## Material supplied:
··········

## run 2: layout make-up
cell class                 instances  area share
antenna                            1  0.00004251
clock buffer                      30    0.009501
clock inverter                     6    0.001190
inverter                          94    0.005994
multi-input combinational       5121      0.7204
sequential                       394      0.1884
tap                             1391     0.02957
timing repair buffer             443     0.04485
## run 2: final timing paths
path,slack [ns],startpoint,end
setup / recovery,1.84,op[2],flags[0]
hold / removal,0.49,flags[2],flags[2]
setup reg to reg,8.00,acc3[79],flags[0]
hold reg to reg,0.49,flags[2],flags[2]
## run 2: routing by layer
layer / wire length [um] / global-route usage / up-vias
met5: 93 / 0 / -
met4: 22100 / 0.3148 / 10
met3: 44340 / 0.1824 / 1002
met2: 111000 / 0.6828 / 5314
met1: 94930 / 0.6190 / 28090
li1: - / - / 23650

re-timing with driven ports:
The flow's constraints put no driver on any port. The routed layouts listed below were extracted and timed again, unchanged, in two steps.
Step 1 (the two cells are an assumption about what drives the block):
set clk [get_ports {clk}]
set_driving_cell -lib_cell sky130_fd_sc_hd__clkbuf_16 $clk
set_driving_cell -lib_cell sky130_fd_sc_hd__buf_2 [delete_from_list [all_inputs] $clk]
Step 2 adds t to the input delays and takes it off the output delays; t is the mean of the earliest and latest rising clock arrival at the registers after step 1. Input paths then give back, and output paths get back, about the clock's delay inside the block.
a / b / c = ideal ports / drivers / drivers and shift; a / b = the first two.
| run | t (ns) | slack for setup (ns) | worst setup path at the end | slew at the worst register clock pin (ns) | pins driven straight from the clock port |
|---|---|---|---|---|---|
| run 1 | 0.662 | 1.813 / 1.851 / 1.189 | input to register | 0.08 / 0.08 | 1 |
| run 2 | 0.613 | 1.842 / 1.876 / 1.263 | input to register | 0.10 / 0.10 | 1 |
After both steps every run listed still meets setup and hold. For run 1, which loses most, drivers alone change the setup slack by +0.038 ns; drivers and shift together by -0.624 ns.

··········

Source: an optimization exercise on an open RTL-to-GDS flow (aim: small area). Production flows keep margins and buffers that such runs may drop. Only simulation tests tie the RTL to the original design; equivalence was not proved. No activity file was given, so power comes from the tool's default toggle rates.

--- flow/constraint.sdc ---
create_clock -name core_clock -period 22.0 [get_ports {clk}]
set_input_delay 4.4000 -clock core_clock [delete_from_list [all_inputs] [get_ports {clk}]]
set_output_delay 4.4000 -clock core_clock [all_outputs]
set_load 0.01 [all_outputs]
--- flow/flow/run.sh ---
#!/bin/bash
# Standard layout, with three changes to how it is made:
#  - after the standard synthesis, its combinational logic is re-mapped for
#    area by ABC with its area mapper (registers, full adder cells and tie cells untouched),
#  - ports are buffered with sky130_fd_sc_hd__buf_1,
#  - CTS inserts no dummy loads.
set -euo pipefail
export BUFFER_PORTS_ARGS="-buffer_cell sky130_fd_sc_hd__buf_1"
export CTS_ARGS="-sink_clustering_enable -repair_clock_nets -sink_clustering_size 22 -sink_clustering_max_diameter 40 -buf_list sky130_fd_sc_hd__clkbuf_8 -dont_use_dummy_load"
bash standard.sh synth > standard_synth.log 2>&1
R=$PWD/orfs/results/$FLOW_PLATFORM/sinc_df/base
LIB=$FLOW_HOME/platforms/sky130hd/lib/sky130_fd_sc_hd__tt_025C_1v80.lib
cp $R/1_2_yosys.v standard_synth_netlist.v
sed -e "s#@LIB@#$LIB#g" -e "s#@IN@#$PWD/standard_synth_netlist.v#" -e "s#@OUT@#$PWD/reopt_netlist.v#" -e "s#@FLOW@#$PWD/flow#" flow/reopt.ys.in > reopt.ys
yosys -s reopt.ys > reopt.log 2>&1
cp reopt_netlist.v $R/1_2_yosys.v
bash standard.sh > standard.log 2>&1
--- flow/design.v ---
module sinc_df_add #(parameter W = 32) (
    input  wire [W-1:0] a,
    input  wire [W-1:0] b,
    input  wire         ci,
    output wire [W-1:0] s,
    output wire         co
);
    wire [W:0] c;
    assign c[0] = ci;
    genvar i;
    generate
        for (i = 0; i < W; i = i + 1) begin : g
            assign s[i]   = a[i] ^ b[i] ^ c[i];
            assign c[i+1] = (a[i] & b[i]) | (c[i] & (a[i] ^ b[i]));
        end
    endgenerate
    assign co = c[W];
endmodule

··········

## Goal of the exercise:
Within the material above, copy exactly the lines from the line that holds "## run 2: routing by layer" up to and including the line that holds "After both steps".

## Response:
## run 2: routing by layer
layer / wire length [um] / global-route usage / up-vias
met5: 93 / 0 / -
met4: 22100 / 0.3148 / 10
met3: 44340 / 0.1824 / 1002
met2: 111000 / 0.6828 / 5314
met1: 94930 / 0.6190 / 28090
li1: - / - / 23650

re-timing with driven ports:
The flow's constraints put no driver on any port. The routed layouts listed below were extracted and timed again, unchanged, in two steps.
Step 1 (the two cells are an assumption about what drives the block):
set clk [get_ports {clk}]
set_driving_cell -lib_cell sky130_fd_sc_hd__clkbuf_16 $clk
set_driving_cell -lib_cell sky130_fd_sc_hd__buf_2 [delete_from_list [all_inputs] $clk]
Step 2 adds t to the input delays and takes it off the output delays; t is the mean of the earliest and latest rising clock arrival at the registers after step 1. Input paths then give back, and output paths get back, about the clock's delay inside the block.
a / b / c = ideal ports / drivers / drivers and shift; a / b = the first two.
| run | t (ns) | slack for setup (ns) | worst setup path at the end | slew at the worst register clock pin (ns) | pins driven straight from the clock port |
|---|---|---|---|---|---|
| run 1 | 0.662 | 1.813 / 1.851 / 1.189 | input to register | 0.08 / 0.08 | 1 |
| run 2 | 0.613 | 1.842 / 1.876 / 1.263 | input to register | 0.10 / 0.10 | 1 |
After both steps every run listed still meets setup and hold. For run 1, which loses most, drivers alone change the setup slack by +0.038 ns; drivers and shift together by -0.624 ns.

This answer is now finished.